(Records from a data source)
○ ○ ○

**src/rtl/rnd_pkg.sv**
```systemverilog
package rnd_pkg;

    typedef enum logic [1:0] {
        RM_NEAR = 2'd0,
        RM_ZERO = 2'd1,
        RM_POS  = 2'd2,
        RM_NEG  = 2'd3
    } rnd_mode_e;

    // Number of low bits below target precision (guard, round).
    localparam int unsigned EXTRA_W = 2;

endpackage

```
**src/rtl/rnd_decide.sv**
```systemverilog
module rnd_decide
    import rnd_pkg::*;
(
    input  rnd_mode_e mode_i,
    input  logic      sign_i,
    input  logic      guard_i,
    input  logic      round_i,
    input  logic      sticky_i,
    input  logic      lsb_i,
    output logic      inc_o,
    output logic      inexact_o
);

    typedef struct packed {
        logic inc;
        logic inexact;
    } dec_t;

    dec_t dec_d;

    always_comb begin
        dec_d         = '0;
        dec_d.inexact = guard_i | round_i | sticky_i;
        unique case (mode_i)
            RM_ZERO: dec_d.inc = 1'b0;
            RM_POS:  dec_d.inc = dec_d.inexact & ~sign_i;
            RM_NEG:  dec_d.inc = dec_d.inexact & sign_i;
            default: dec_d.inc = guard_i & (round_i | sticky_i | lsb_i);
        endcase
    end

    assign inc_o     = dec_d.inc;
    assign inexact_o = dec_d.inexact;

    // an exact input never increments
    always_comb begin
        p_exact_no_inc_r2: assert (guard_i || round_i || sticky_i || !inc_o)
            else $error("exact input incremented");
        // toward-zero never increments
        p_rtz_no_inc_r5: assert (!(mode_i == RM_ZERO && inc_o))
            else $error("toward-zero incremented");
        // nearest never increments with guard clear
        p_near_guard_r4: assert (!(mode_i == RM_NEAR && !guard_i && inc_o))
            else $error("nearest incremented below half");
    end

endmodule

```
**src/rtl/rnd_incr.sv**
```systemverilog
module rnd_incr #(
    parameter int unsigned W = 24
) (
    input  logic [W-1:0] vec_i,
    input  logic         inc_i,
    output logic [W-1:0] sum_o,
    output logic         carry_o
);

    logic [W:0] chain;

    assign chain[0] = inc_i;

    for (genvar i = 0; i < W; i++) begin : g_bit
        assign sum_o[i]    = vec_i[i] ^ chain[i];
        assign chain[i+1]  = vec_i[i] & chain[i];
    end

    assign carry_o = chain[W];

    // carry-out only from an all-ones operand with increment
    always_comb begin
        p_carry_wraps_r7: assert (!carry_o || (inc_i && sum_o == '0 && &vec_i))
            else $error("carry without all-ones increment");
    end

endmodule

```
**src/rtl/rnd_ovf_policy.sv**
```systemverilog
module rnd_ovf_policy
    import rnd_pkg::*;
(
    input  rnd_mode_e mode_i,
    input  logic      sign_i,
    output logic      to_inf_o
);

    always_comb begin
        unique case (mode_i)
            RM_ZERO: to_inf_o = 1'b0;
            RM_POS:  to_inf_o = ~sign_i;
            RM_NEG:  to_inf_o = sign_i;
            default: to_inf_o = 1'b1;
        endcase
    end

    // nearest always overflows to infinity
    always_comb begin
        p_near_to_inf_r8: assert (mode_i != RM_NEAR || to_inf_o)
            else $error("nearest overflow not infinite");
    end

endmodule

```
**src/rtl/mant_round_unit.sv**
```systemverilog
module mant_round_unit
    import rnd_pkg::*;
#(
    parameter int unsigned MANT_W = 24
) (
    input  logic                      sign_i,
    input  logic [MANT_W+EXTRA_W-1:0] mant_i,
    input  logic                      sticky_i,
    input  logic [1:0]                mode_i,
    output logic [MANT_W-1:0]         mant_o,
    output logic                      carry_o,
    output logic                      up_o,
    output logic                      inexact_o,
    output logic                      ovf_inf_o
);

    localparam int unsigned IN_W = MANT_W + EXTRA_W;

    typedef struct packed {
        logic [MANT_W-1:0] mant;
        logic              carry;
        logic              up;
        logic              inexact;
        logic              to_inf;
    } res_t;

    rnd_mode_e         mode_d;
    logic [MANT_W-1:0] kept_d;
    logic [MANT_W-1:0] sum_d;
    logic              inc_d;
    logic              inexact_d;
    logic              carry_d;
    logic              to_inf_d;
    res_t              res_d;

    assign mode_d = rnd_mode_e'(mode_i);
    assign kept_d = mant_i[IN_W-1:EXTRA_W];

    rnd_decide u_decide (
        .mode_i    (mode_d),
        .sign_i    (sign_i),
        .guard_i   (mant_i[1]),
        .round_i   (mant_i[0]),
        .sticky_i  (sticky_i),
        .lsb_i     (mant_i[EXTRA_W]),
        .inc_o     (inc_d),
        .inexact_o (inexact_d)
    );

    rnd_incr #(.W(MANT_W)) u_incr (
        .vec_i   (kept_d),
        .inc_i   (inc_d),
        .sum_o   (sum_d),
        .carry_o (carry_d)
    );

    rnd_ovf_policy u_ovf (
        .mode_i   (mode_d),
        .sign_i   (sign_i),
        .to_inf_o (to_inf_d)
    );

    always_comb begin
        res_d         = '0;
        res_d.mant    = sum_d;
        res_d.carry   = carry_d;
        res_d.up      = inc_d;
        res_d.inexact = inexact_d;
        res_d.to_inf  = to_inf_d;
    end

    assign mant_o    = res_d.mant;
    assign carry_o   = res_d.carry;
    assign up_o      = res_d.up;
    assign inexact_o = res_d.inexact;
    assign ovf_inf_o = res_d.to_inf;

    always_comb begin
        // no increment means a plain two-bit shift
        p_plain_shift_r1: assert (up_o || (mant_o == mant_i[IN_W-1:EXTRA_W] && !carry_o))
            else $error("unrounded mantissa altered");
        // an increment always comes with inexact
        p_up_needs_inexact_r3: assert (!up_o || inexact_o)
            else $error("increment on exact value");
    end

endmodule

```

○ ○ ○

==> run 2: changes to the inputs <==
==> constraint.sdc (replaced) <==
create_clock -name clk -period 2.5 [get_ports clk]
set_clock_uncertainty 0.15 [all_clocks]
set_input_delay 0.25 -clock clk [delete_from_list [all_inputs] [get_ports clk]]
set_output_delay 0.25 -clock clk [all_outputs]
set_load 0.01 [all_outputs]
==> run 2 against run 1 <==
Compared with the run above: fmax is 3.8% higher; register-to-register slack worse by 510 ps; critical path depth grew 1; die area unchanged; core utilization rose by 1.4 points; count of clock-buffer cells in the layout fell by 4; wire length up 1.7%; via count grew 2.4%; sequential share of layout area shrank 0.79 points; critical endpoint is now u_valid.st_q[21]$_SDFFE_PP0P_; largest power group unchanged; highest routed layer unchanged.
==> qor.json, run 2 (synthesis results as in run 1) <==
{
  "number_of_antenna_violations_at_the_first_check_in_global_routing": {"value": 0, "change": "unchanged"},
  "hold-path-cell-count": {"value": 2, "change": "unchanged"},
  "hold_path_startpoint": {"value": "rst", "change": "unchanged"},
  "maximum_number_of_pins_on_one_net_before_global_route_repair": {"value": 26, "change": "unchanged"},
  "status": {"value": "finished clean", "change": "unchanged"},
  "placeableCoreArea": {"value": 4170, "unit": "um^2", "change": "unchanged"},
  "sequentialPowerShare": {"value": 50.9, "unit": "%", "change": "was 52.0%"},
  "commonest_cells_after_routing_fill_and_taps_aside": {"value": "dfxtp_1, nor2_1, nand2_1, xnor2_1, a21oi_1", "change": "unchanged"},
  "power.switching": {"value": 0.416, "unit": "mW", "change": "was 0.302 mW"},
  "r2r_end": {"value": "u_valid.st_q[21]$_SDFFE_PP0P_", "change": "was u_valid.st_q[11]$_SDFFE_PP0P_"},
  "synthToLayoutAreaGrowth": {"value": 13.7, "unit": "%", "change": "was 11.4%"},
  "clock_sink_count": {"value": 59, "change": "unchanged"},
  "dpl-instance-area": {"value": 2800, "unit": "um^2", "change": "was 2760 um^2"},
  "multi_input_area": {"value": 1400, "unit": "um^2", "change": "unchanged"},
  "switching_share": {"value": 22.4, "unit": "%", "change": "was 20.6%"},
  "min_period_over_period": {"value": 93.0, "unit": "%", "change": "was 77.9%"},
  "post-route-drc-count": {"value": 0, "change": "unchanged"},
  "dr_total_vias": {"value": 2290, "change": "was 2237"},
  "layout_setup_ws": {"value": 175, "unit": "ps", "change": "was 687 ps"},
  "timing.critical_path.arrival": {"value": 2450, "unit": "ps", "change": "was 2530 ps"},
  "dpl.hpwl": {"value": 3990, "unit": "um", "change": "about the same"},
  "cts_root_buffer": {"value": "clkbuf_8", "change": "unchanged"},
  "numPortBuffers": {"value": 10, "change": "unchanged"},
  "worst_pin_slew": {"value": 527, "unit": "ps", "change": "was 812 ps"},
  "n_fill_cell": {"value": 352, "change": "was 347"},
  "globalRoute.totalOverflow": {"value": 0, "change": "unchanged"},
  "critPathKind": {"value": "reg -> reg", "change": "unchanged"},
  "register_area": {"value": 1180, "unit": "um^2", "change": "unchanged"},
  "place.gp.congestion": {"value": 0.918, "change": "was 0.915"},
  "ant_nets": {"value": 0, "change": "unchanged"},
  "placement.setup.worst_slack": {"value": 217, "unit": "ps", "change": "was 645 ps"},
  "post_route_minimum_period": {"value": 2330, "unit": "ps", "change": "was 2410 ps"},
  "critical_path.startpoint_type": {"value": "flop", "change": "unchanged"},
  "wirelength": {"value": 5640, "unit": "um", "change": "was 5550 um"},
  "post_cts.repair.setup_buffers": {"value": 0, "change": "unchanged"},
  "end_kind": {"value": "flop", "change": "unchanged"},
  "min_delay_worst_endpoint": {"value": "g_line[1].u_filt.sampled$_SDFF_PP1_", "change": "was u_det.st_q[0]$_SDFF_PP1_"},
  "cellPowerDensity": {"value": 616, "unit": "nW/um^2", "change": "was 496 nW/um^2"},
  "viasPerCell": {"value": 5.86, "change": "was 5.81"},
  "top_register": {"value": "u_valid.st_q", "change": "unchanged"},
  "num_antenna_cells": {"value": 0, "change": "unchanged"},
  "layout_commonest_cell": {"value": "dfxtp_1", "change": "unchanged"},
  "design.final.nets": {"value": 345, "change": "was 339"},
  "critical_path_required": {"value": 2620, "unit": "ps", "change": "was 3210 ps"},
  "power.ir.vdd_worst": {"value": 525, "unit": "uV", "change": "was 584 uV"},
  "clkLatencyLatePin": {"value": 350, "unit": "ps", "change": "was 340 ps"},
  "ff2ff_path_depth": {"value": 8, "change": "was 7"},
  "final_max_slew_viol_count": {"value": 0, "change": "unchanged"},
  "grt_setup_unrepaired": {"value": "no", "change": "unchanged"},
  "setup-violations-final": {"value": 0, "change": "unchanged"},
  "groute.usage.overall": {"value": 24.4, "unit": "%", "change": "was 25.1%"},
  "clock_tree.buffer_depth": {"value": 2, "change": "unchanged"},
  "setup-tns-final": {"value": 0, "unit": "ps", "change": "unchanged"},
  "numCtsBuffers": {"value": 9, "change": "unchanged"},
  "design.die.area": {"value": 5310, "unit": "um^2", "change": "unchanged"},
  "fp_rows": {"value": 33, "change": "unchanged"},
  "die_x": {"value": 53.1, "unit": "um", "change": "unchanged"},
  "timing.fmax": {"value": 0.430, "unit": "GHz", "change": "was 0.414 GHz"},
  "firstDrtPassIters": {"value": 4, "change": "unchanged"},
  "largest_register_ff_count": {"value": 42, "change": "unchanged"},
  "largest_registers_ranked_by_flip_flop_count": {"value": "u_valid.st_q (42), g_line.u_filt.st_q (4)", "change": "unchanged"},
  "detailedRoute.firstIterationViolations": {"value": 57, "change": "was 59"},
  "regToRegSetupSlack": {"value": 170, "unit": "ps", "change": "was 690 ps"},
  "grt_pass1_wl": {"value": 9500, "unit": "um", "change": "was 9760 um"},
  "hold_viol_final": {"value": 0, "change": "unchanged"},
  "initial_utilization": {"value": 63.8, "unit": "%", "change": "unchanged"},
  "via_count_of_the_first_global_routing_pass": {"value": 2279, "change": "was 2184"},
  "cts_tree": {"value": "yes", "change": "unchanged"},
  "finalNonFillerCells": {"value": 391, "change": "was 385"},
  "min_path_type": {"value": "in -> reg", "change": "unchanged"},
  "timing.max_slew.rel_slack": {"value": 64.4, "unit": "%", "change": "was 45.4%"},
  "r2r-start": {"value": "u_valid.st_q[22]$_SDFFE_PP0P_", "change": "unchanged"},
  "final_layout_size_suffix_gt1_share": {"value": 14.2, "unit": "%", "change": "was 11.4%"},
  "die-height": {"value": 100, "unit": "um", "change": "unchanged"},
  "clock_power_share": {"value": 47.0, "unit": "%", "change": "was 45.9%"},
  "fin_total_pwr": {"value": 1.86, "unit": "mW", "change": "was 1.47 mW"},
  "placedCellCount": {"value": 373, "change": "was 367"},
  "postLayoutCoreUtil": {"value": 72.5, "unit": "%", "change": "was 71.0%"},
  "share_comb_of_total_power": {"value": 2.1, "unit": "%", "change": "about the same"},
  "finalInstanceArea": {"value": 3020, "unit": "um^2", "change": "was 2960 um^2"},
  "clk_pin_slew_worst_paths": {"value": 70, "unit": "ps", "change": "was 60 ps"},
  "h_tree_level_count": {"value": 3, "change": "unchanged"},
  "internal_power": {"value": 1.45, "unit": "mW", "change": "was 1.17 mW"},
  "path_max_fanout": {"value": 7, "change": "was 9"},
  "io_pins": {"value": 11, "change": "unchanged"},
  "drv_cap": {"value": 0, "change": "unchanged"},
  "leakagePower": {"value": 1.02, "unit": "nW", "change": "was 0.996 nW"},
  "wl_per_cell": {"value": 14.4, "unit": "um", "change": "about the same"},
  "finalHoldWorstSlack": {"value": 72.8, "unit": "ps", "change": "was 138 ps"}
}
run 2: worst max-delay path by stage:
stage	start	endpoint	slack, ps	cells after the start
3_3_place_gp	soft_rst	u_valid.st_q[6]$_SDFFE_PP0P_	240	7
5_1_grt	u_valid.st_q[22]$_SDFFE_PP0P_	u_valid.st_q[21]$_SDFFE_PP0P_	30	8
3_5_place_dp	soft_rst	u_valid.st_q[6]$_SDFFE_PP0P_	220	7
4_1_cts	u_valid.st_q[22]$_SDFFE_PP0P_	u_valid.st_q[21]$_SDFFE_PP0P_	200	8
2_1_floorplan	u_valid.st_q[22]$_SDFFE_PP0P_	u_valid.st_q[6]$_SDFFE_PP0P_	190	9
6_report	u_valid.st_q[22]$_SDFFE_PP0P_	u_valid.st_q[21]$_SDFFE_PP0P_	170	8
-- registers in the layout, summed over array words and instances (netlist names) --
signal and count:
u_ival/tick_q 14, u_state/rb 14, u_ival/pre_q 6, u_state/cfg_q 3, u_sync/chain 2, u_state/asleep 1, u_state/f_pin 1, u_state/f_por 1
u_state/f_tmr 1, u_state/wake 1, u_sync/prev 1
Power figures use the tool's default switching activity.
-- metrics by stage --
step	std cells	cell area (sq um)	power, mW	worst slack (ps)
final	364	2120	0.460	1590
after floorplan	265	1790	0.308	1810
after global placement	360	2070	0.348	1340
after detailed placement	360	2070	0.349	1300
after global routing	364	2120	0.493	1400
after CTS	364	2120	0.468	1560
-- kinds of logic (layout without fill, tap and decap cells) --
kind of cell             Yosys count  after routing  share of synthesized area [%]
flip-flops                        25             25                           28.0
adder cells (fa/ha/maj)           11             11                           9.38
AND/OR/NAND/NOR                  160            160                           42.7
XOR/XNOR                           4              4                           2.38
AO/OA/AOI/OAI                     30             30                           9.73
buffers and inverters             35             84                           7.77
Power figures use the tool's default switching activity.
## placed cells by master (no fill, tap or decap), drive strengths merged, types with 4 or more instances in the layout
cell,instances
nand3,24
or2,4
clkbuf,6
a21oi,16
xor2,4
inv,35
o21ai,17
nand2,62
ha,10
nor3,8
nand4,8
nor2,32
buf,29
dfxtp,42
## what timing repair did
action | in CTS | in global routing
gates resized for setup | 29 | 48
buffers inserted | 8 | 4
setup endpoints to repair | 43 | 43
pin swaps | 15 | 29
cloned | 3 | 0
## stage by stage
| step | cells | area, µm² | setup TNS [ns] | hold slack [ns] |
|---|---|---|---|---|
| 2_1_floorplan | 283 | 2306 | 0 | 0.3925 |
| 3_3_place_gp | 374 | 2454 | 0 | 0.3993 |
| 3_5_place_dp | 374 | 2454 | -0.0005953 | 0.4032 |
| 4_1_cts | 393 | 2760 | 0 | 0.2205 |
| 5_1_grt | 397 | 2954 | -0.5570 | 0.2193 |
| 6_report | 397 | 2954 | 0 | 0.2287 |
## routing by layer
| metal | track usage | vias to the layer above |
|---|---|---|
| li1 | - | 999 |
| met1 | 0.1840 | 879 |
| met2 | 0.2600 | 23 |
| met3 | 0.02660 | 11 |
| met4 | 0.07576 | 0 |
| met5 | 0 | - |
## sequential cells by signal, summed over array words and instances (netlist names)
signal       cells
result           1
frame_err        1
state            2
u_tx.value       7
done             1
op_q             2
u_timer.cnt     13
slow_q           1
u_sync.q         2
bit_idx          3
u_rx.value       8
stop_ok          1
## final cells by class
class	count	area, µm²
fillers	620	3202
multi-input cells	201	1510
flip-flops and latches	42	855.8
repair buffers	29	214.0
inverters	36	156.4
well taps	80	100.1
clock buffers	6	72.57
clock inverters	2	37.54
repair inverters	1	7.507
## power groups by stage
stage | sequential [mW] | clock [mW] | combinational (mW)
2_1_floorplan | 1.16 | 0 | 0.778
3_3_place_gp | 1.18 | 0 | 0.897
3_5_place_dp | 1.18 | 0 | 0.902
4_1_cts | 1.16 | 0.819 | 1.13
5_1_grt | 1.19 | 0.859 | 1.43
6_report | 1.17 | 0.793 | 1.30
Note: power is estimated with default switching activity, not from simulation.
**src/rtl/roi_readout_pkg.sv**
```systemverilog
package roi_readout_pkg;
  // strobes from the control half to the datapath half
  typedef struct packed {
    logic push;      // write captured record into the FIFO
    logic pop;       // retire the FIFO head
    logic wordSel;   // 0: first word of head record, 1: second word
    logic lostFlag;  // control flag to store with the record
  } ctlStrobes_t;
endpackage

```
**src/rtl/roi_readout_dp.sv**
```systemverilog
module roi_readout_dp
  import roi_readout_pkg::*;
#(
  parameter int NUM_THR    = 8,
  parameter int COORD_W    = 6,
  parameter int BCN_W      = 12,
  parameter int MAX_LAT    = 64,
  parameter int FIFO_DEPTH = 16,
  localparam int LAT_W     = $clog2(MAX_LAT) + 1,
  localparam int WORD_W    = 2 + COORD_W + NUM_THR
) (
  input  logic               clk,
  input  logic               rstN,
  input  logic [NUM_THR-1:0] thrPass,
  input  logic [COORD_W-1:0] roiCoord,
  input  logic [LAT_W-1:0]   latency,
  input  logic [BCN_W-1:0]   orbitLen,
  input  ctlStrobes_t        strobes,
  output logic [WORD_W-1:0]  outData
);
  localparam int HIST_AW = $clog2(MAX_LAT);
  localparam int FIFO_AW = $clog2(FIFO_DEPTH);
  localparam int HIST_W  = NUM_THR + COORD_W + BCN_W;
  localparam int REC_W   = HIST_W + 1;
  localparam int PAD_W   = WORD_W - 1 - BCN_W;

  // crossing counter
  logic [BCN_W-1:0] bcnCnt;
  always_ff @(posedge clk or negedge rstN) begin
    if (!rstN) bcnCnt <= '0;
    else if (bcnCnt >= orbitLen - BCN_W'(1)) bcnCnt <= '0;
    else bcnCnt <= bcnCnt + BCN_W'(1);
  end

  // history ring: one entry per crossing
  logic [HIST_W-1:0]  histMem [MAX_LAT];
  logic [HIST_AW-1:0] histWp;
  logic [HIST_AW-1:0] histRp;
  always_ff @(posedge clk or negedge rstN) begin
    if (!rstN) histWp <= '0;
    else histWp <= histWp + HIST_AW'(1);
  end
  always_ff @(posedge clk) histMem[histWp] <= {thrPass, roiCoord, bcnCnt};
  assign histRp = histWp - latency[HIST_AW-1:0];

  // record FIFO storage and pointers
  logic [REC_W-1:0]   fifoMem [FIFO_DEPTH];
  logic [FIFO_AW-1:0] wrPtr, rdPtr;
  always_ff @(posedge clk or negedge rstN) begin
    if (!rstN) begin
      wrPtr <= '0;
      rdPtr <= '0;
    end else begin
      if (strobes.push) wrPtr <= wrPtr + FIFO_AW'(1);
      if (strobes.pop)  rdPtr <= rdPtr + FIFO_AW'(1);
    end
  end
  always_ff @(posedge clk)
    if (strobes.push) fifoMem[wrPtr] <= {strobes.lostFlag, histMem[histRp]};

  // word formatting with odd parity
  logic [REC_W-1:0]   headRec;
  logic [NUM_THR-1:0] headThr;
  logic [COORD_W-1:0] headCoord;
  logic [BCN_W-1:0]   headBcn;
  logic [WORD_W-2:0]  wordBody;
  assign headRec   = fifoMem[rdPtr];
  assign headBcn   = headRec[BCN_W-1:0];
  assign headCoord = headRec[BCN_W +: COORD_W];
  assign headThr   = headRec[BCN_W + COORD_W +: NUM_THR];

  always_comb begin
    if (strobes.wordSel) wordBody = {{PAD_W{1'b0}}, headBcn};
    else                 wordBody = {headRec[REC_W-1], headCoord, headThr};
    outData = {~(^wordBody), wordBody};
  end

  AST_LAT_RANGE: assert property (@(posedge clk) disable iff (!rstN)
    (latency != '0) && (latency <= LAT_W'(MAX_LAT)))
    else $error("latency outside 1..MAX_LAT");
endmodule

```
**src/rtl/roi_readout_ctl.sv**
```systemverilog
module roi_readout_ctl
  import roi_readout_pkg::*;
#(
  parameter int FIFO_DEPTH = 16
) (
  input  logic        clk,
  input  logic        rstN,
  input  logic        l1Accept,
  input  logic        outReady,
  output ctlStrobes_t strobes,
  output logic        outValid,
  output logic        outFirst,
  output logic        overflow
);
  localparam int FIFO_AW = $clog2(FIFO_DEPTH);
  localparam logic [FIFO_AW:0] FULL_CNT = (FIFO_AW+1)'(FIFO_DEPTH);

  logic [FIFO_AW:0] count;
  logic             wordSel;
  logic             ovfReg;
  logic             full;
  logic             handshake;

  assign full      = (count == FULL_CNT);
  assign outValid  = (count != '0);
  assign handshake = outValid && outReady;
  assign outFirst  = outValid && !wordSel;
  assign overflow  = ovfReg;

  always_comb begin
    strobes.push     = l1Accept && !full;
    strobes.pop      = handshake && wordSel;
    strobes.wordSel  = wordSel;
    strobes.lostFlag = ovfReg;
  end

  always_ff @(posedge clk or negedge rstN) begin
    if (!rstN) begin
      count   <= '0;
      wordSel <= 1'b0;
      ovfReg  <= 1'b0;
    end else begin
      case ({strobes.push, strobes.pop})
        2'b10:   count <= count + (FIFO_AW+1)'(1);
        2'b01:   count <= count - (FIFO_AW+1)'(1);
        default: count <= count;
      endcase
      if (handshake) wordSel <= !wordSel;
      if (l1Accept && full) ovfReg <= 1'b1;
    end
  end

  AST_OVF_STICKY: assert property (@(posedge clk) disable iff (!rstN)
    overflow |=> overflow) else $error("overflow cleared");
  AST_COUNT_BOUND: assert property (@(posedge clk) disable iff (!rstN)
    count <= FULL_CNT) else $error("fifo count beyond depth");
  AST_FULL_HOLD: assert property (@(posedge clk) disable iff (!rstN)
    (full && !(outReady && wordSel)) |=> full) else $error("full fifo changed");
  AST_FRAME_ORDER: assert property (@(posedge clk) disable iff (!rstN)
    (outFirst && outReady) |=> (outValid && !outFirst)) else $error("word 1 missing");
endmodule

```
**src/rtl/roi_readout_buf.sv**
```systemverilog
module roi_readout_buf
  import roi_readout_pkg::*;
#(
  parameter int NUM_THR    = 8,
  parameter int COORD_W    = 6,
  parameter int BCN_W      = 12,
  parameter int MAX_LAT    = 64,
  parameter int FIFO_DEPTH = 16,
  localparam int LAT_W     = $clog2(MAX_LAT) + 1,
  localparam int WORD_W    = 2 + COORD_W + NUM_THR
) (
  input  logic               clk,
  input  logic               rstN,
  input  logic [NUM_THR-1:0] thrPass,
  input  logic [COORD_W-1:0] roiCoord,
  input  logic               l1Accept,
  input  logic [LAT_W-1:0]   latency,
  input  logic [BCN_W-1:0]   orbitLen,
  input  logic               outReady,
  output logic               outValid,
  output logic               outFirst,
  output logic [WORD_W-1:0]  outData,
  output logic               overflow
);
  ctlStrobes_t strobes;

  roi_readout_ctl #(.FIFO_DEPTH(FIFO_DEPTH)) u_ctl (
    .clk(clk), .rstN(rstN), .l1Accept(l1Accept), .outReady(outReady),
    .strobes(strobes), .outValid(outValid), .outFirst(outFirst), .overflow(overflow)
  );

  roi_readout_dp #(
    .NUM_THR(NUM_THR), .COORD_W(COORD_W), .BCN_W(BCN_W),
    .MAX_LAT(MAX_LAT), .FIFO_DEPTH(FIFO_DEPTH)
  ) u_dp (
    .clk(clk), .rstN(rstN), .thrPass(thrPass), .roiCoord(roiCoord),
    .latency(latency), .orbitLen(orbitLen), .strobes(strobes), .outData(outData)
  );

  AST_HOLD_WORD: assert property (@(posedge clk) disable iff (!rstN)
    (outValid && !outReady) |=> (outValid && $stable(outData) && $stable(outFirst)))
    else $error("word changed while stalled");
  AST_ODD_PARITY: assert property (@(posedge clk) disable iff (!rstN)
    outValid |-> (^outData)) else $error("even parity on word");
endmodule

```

○ ○ ○

EXERCISE GOAL:
The lines above from the one containing "-- registers in" through the one containing "-- metrics by" are to be set down exactly, and no others.

OUTPUT FOR THIS TASK:
-- registers in the layout, summed over array words and instances (netlist names) --
signal and count:
u_ival/tick_q 14, u_state/rb 14, u_ival/pre_q 6, u_state/cfg_q 3, u_sync/chain 2, u_state/asleep 1, u_state/f_pin 1, u_state/f_por 1
u_state/f_tmr 1, u_state/wake 1, u_sync/prev 1
Power figures use the tool's default switching activity.
-- metrics by stage --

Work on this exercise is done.